Monday, December 12, 2022

Virgen de Guadalupe


 

Evangelio

Lc 1, 26-38

En aquel tiempo, el ángel Gabriel fue enviado por Dios a una ciudad de Galilea, llamada Nazaret, a una virgen desposada con un varón de la estirpe de David, llamado José. La virgen se llamaba María.

Entró el ángel a donde ella estaba y le dijo: “Alégrate, llena de gracia, el Señor está contigo”. Al oír estas palabras, ella se preocupó mucho y se preguntaba qué querría decir semejante saludo.

El ángel le dijo: “No temas, María, porque has hallado gracia ante Dios. Vas a concebir y a dar a luz un hijo y le pondrás por nombre Jesús. Él será grande y será llamado Hijo del Altísimo; el Señor Dios le dará el trono de David, su padre, y él reinará sobre la casa de Jacob por los siglos y su reinado no tendrá fin”.

María le dijo entonces al ángel: “¿Cómo podrá ser esto, puesto que yo permanezco virgen?” El ángel le contestó: “El Espíritu Santo descenderá sobre ti y el poder del Altísimo te cubrirá con su sombra. Por eso, el Santo, que va a nacer de ti, será llamado Hijo de Dios. Ahí tienes a tu parienta Isabel, que a pesar de su vejez, ha concebido un hijo y ya va en el sexto mes la que llamaban estéril, porque no hay nada imposible para Dios”. María contestó: “Yo soy la esclava del Señor; cúmplase en mí lo que me has dicho”. Y el ángel se retiró de su presencia.



Meditacion:

Si reflexionamos en la lectura del Evangelio de hoy, podríamos encontrar increíbles similitudes entre la respuesta de María al ángel y la respuesta de San Juan Diego a su visión de la Virgen en el monte Tepeyac.

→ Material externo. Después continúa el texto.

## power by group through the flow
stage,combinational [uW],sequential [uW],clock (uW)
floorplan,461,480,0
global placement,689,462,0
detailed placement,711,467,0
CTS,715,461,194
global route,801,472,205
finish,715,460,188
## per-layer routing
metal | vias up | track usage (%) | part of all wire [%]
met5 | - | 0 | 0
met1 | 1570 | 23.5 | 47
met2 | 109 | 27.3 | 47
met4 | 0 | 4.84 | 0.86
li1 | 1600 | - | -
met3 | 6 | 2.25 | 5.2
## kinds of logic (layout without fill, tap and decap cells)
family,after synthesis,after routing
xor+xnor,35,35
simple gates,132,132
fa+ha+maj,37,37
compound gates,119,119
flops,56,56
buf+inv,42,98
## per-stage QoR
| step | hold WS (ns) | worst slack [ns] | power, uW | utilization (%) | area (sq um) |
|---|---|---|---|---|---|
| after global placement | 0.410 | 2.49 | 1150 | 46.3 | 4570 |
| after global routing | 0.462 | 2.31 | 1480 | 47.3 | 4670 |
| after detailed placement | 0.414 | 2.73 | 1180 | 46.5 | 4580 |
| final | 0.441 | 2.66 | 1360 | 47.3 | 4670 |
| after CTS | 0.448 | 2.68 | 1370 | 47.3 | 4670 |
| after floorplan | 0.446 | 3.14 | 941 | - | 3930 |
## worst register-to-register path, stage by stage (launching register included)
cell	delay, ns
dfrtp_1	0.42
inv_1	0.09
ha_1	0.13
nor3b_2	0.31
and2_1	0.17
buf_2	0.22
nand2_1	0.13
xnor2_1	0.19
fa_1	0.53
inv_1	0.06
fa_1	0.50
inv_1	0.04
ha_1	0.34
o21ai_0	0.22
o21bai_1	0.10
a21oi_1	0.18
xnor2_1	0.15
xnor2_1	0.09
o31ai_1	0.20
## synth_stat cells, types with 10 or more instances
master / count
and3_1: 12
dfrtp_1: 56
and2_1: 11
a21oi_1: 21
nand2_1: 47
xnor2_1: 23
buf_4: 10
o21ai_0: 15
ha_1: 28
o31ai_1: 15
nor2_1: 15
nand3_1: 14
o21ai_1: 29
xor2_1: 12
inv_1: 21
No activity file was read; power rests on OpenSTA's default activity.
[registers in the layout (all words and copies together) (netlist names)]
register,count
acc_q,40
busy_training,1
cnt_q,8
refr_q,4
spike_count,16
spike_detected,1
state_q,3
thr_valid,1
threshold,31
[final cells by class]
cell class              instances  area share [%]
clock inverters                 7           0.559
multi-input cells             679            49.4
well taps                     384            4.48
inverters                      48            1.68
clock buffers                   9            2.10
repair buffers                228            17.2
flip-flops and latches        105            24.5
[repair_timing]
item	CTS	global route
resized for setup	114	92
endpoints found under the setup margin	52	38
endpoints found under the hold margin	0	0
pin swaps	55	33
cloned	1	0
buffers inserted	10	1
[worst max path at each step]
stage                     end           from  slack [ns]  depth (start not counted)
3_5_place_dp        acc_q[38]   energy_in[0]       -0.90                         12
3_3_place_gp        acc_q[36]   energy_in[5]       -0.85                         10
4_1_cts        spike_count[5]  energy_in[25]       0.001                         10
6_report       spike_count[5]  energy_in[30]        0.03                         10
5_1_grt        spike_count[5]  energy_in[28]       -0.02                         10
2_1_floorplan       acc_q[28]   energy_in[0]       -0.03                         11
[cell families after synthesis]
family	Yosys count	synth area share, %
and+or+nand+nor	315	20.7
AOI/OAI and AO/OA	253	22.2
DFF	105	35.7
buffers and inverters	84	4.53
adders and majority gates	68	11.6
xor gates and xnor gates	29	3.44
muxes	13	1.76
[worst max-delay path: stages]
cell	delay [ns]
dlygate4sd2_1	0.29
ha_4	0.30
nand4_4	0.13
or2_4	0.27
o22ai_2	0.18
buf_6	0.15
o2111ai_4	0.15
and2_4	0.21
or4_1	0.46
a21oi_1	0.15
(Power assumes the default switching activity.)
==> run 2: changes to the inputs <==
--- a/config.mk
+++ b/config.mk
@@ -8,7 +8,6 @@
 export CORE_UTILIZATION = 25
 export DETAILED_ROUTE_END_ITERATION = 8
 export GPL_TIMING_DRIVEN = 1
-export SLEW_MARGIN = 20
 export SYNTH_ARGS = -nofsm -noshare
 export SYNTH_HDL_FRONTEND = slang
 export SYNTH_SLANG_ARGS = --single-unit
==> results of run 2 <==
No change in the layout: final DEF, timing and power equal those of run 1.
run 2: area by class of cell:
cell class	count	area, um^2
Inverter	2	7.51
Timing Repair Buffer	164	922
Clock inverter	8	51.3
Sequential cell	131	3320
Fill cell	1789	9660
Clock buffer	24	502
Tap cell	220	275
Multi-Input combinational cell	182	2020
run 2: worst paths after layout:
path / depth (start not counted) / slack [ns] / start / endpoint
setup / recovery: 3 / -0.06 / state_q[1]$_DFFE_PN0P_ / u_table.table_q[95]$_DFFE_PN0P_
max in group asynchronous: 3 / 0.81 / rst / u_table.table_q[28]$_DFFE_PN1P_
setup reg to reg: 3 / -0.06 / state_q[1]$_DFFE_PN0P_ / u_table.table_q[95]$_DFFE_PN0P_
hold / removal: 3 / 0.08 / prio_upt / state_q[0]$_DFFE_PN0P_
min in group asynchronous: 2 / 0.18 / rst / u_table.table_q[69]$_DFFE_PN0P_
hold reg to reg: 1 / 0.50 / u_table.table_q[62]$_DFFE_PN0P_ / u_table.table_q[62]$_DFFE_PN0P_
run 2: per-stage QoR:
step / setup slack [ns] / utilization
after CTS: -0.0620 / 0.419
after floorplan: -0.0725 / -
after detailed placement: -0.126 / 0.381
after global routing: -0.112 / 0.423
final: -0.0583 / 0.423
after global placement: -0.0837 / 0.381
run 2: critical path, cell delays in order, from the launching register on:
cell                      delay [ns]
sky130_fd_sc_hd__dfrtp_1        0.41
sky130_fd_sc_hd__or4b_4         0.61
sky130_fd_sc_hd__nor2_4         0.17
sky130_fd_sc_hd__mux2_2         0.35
$ cat src/rtl/decode_stage_p.sv
// decode_stage_p: integer register file with write-to-read bypass, load-use hazard detection and ID/EX register.
// Latency: one cycle from decode inputs to the *_e outputs; register writes are visible on a0 after the edge.
// Backpressure: stall_ext holds ID/EX; stall_fd holds fetch and IF/ID on stall_ext or a load-use hazard.
module decode_stage_p #(
    parameter int XLEN     = 32,
    parameter int NUM_REGS = 32,
    parameter int CTRL_W   = 16,
    parameter int BYPASS   = 1
) (
    input  logic              clk,
    input  logic              rst_n,
    input  logic [31:0]       instr_d,
    input  logic              valid_d,
    input  logic [XLEN-1:0]   pc_d,
    input  logic [XLEN-1:0]   pc_plus4_d,
    input  logic [CTRL_W-1:0] ctrl_d,
    input  logic              is_load_d,
    input  logic [XLEN-1:0]   imm_d,
    input  logic              we3,
    input  logic [4:0]        a3,
    input  logic [XLEN-1:0]   wd3,
    input  logic              stall_ext,
    input  logic              flush_e,
    output logic              stall_fd,
    output logic [XLEN-1:0]   rd1_e,
    output logic [XLEN-1:0]   rd2_e,
    output logic [XLEN-1:0]   imm_e,
    output logic [XLEN-1:0]   pc_e,
    output logic [XLEN-1:0]   pc_plus4_e,
    output logic [4:0]        rs1_e,
    output logic [4:0]        rs2_e,
    output logic [4:0]        rd_e,
    output logic [CTRL_W-1:0] ctrl_e,
    output logic              is_load_e,
    output logic              valid_e,
    output logic [XLEN-1:0]   a0
);

    localparam int AW = (NUM_REGS > 1) ? $clog2(NUM_REGS) : 1;

    typedef struct packed {
        logic              valid;
        logic              is_load;
        logic [CTRL_W-1:0] ctrl;
        logic [XLEN-1:0]   rd1;
        logic [XLEN-1:0]   rd2;
        logic [XLEN-1:0]   imm;
        logic [XLEN-1:0]   pc;
        logic [XLEN-1:0]   pc_plus4;
        logic [4:0]        rs1;
        logic [4:0]        rs2;
        logic [4:0]        rd;
    } idex_t;

    function automatic logic legal(input logic [4:0] idx);
        return 32'(idx) < 32'(NUM_REGS);
    endfunction

    logic [XLEN-1:0] rf [NUM_REGS];
    logic [4:0]      rs1, rs2, rd;
    logic            wr_en;
    logic [XLEN-1:0] rd1, rd2;
    logic            lu;
    idex_t           q, d_next;
    logic            unused_instr;

    assign rs1 = instr_d[19:15];
    assign rs2 = instr_d[24:20];
    assign rd  = instr_d[11:7];
    assign unused_instr = ^{instr_d[31:25], instr_d[14:12], instr_d[6:0]};

    // x0 and out-of-range destinations are silently dropped.
    assign wr_en = we3 && (a3 != 5'd0) && legal(a3);

    always_ff @(posedge clk or negedge rst_n) begin
        if (!rst_n) begin
            for (int i = 0; i < NUM_REGS; i++) rf[i] <= '0;
        end else if (wr_en) begin
            rf[a3[AW-1:0]] <= wd3;
        end
    end

    always_comb begin
        rd1 = '0;
        if (rs1 != 5'd0 && legal(rs1)) begin
            if (BYPASS != 0 && wr_en && a3 == rs1) rd1 = wd3;
            else                                   rd1 = rf[rs1[AW-1:0]];
        end
    end

    always_comb begin
        rd2 = '0;
        if (rs2 != 5'd0 && legal(rs2)) begin
            if (BYPASS != 0 && wr_en && a3 == rs2) rd2 = wd3;
            else                                   rd2 = rf[rs2[AW-1:0]];
        end
    end

    assign lu = q.valid & q.is_load & (q.rd != 5'd0) & valid_d &
                ((q.rd == rs1) | (q.rd == rs2));
    assign stall_fd = lu | stall_ext;

    always_comb begin
        d_next          = '0;
        d_next.valid    = valid_d;
        d_next.is_load  = is_load_d;
        d_next.ctrl     = ctrl_d;
        d_next.rd1      = rd1;
        d_next.rd2      = rd2;
        d_next.imm      = imm_d;
        d_next.pc       = pc_d;
        d_next.pc_plus4 = pc_plus4_d;
        d_next.rs1      = rs1;
        d_next.rs2      = rs2;
        d_next.rd       = rd;
    end

    // Flush outranks stall; a load-use bubble only lands when EX is free to advance.
    always_ff @(posedge clk or negedge rst_n) begin
        if (!rst_n)         q <= '0;
        else if (flush_e)   q <= '0;
        else if (stall_ext) q <= q;
        else if (lu)        q <= '0;
        else                q <= d_next;
    end

    assign valid_e    = q.valid;
    assign is_load_e  = q.is_load;
    assign ctrl_e     = q.ctrl;
    assign rd1_e      = q.rd1;
    assign rd2_e      = q.rd2;
    assign imm_e      = q.imm;
    assign pc_e       = q.pc;
    assign pc_plus4_e = q.pc_plus4;
    assign rs1_e      = q.rs1;
    assign rs2_e      = q.rs2;
    assign rd_e       = q.rd;

    generate
        if (NUM_REGS > 10) begin : g_a0
            assign a0 = rf[AW'(10)];
        end else begin : g_no_a0
            assign a0 = '0;
        end
    endgenerate

endmodule

$ cat config.mk
export PLATFORM = sky130hd
export DESIGN_NAME = decode_stage_p
export DESIGN_NICKNAME = d
export VERILOG_FILES = /design/src/rtl/decode_stage_p.sv
export SDC_FILE = /design/constraint.sdc
export NUM_CORES = 2
export LEC_CHECK = 0
export BUFFER_PORTS_ARGS = -buffer_cell sky130_fd_sc_hd__buf_4
export CORE_ASPECT_RATIO = 0.75
export CORE_MARGIN = 2
export CORE_UTILIZATION = 35
export DETAILED_ROUTE_END_ITERATION = 8
export PLACE_DENSITY = 0.48
export SETUP_SLACK_MARGIN = 0.4
export SYNTH_ARGS = -nofsm -noshare
export SYNTH_HDL_FRONTEND = slang
export SYNTH_SLANG_ARGS = --single-unit
$ cat constraint.sdc
create_clock -name clk -period 4.7 [get_ports clk]
set_input_delay 0.705 -clock clk [delete_from_list [all_inputs] [get_ports clk]]
set_output_delay 0.705 -clock clk [all_outputs]
set_load 0.1 [all_outputs]
==> flow_summary.ini <==
[setup_path]
worst-setup-path-type = flop to output port
cp_max_fo = 5
cp.required_ns = 3.99
cp.arrival_ns = 2.96
cp-start-kind = flop
cp-end-kind = output port

[drt]
vias_per_cell = 5.99
first_iter_violations = 3700
routed_wl_um = 223000
route.detailed.drc = 0
final_antenna_net_count = 0
first_pass_iters = 6
wl_per_cell_um = 33.1
vias = 40400

[floorplan]
io_pins = 414
core_area_mm2 = 0.175
initial_core_util_pct = 35.1
rows = 133
die_h_um = 367
die_area_mm2 = 0.179
die_w_um = 487

[cells_and_area]
fin_nets = 4530
syn_to_final_growth_pct = 16.1
nFillCells = 16200
drive_above_1_share_pct = 49.1

[clocking]
clock_sinks = 1217
ctsResizeCount = 0
h-tree-depth = 4
cts_setup_buffers = 0
clock_latency_ns = 0.78
root_buffer = clkbuf_16
cts_inserted_buffers = 136
clk_path_buf_depth = 3
ctsHoldBuffers = 1
path_clk_slew_ns = 0.06
cts_tree = built

[sta]
skew_ns = 0.0225
fin_crit_ns = 3.66
worst_slew_pin_slew_ns = 1.09
rsz0062_at_grt = no
setup_viol = 0
max_freq_mhz = 273
slew_headroom_pct = 27.3
final_hold_viol_count = 0
finalCritPeriodShare_pct = 78.0
fin_ws_ns = 1.04
finalSetupTns_ns = 0
slew_violations = 0

[placement]
place_ws_ns = 1.03
globalplace.congestion = 0.805
post-dp-hpwl_um = 137000
portBuffers = 396

[global_route]
grt_usage_pct = 24.8
grt_max_degree = 150
grt_pass1_vias = 41300
antenna_found_initial = 15
grt_pass1_wl_um = 320000
grt_overflow = 0

[logic_synthesis]
ys.flop_type = dfrtp_1
yosysMostFrequentCell = dfrtp_1
seq_area_frac_synth_pct = 49.6
netlist_top_cells_count = dfrtp_1, mux2_2, mux4_2
synth_top_area_share_pct = 49.6
syn_area_per_cell_um2 = 14.7
synth.distinct_cells = 50
synthesis.nets = 4353
syn-cell-area_mm2 = 0.0614
synth_cells = 4165
synth_edf_count = 0
yosysWarnings = 0
synthArstFlopShare_pct = 100
ys_top_cells_by_area = dfrtp_1, mux2_2, mux4_2, mux2i_1, a22o_1
synth-seq-cells = 1217
yosys.area.top_type = dfrtp_1

[flow_run]
maxCapViolations = 0

[status]
status = complete, no violations

[pwr]
p_leak_nw = 31.3
p_per_area_mw_per_mm2 = 435
ir_worst_vdd_mv = 0.280

[min_path]
hp-class = primary input to flop
==> cells by family (layout without fill, tap and decap cells) <==
| family | after synthesis | in the layout | synth area share (%) |
|---|---|---|---|
| flip-flops | 1217 | 1217 | 49.6 |
| multiplexers | 1633 | 1633 | 36.5 |
| other | 0 | 5 | 0 |
| buffers and inverters | 513 | 788 | 3.92 |
| AND/OR/NAND/NOR | 149 | 149 | 1.34 |
| AO/OA/AOI/OAI | 633 | 633 | 8.28 |
| XOR/XNOR | 20 | 20 | 0.285 |
==> layer usage <==
metal	global-route usage, %	share of wire [%]	vias up
met3	3.96	5.2	323
met4	6.95	2.7	0
met1	36.8	47	22200
met2	37.4	45	1298
met5	0	0	-
li1	-	-	16600
==> stage by stage <==
step	area, µm²	utilization [%]	total power (W)	hold WS [ns]	std cells
final	71200	40.8	0.0310	0.129	6740
after global routing	71200	40.8	0.0323	0.0962	6738
after CTS	71200	40.8	0.0312	0.0747	6735
after detailed placement	66900	38.3	0.0205	0.383	6498
after global placement	66900	38.3	0.0204	0.377	6498
after floorplan	61400	-	0.0184	0.409	4165
==> cells in the final DEF, fill, tap and decap left out, types with 6 or more instances in the layout <==
cell and count:
dfrtp_1 1217, mux2_2 993, buf_4 489, mux4_2 386, mux2i_1 254, a22o_1 190, clkbuf_16 141, a22oi_1 100
a21oi_1 78, o221ai_1 73, a221o_1 62, buf_12 54, o22ai_1 53, clkbuf_1 45, a211oi_1 38, and2_1 30
nor3_1 25, clkbuf_8 21, nor2_4 20, nand2_2 17, a2111oi_1 17, clkinv_2 17, xor2_1 14, nor4_1 12
a2111oi_2 8, nand3b_1 6, nand3_1 6, xnor2_1 6
===== src/rtl/div_seq.sv =====
// Sequential unsigned restoring divider: one quotient bit per clock, fixed WIDTH-cycle latency,
// start/ack handshake shared with the shift-add multiplier.
module div_seq #(
    parameter int WIDTH = 32
) (
    input  logic             clk,
    input  logic             rst,
    input  logic             start,
    input  logic             ack,
    input  logic [WIDTH-1:0] dividend,
    input  logic [WIDTH-1:0] divisor,
    output logic [WIDTH-1:0] quotient,
    output logic [WIDTH-1:0] remainder,
    output logic             busy,
    output logic             done,
    output logic             div_by_zero
);

    localparam int CW = $clog2(WIDTH) + 1;

    typedef enum logic [2:0] {
        S_IDLE = 3'b001,
        S_CALC = 3'b010,
        S_DONE = 3'b100
    } state_t;

    state_t           state_q, state_d;
    logic [WIDTH-1:0] quo_q, quo_d;
    logic [WIDTH-1:0] dvs_q, dvs_d;
    // The partial remainder is always below the divisor, so its extra top bit
    // is never set and only the low WIDTH bits are kept.
    logic [WIDTH-1:0] rem_q, rem_d;
    logic [CW-1:0]    cnt_q, cnt_d;
    logic [WIDTH-1:0] quotient_q, quotient_d;
    logic [WIDTH-1:0] remainder_q, remainder_d;
    logic             dbz_q, dbz_d;

    logic [WIDTH:0]   shifted;
    logic [WIDTH:0]   trial;

    always_comb begin
        state_d     = state_q;
        quo_d       = quo_q;
        dvs_d       = dvs_q;
        rem_d       = rem_q;
        cnt_d       = cnt_q;
        quotient_d  = quotient_q;
        remainder_d = remainder_q;
        dbz_d       = dbz_q;

        shifted = {rem_q, quo_q[WIDTH-1]};
        trial   = shifted - {1'b0, dvs_q};

        case (state_q)
            S_IDLE: begin
                if (start) begin
                    if (divisor != '0) begin
                        quo_d   = dividend;
                        dvs_d   = divisor;
                        rem_d   = '0;
                        cnt_d   = '0;
                        state_d = S_CALC;
                    end else begin
                        quotient_d  = '1;
                        remainder_d = dividend;
                        dbz_d       = 1'b1;
                        state_d     = S_DONE;
                    end
                end
            end
            S_CALC: begin
                // Restoring step: keep the subtraction only if it did not borrow.
                if (!trial[WIDTH]) begin
                    rem_d = trial[WIDTH-1:0];
                    quo_d = {quo_q[WIDTH-2:0], 1'b1};
                end else begin
                    rem_d = shifted[WIDTH-1:0];
                    quo_d = {quo_q[WIDTH-2:0], 1'b0};
                end
                cnt_d = cnt_q + CW'(1);
                if (cnt_q == CW'(WIDTH - 1)) begin
                    quotient_d  = quo_d;
                    remainder_d = rem_d;
                    dbz_d       = 1'b0;
                    state_d     = S_DONE;
                end
            end
            S_DONE: begin
                if (ack) begin
                    dbz_d   = 1'b0;
                    state_d = S_IDLE;
                end
            end
            default: begin
                dbz_d   = 1'b0;
                state_d = S_IDLE;
            end
        endcase
    end

    always_ff @(posedge clk or posedge rst) begin
        if (rst) begin
            state_q     <= S_IDLE;
            quo_q       <= '0;
            dvs_q       <= '0;
            rem_q       <= '0;
            cnt_q       <= '0;
            quotient_q  <= '0;
            remainder_q <= '0;
            dbz_q       <= 1'b0;
        end else begin
            state_q     <= state_d;
            quo_q       <= quo_d;
            dvs_q       <= dvs_d;
            rem_q       <= rem_d;
            cnt_q       <= cnt_d;
            quotient_q  <= quotient_d;
            remainder_q <= remainder_d;
            dbz_q       <= dbz_d;
        end
    end

    assign quotient    = quotient_q;
    assign remainder   = remainder_q;
    assign busy        = (state_q == S_CALC);
    assign done        = (state_q == S_DONE);
    assign div_by_zero = dbz_q;

endmodule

Cuando el arcángel Gabriel se le apareció a María y le dijo que daría a luz al Mesías, ella “se preocupó mucho” (Lucas 1, 29). A pesar de su fe, esto probablemente no era algo que María anticipó. Comprensiblemente, quedó perpleja e hizo preguntas al ángel. Pero una vez que él le transmitió tranquilidad, ella aceptó el plan que Dios tenía para su vida.


Cuando María se le apareció a Juan Diego en un monte cerca de la que actualmente es la Ciudad de México en diciembre de 1531, él quedó maravillado y temeroso. De nuevo, a pesar de la profunda fe de este hombre, probablemente él no anticipó que nada como esto pudiera suceder. Pero así como el ángel Gabriel hizo con María, Nuestra Señora le transmitió tranquilidad. “¿No estoy yo aquí, que soy tu madre?” le dijo en el propio idioma de Juan Diego.


Y al igual que María, Juan Diego aceptó: Fue ante el obispo para pedirle que se construyera una capilla en el propio lugar donde ella se había aparecido. Cuando el obispo pidió una señal, aparecieron rosas en pleno invierno en el propio monte. Juan Diego las recolectó en su tilma para mostrárselas al obispo y cuando la abrió, las rosas cayeron al suelo mostrando una imagen milagrosa de María en el manto.


¿Cómo reaccionarías tú si Dios te sorprendiera pidiéndote que hagas algo que parece que va más allá de tus capacidades? Podrías sentirte tentado a ver solamente los obstáculos y no la gracia que Dios promete. Posiblemente necesites hacer preguntas y obtener algo de seguridad. Sin embargo, al final, todo se reducirá a una decisión. ¿Dirás que sí a pesar de tus dudas?


Cuando María dijo sí, Jesús vino al mundo y nos salvó del pecado y de la muerte. Cuando Juan Diego dijo sí, millones de aztecas se convirtieron al cristianismo. Tú nunca sabes lo que puede pasar por medio de tu propio sí, pero puedes contar con esto: ¡Dios no te lo pediría si no tuviera algo grande en mente!


“Nuestra Señora de Guadalupe, ¡ruega por nosotros!”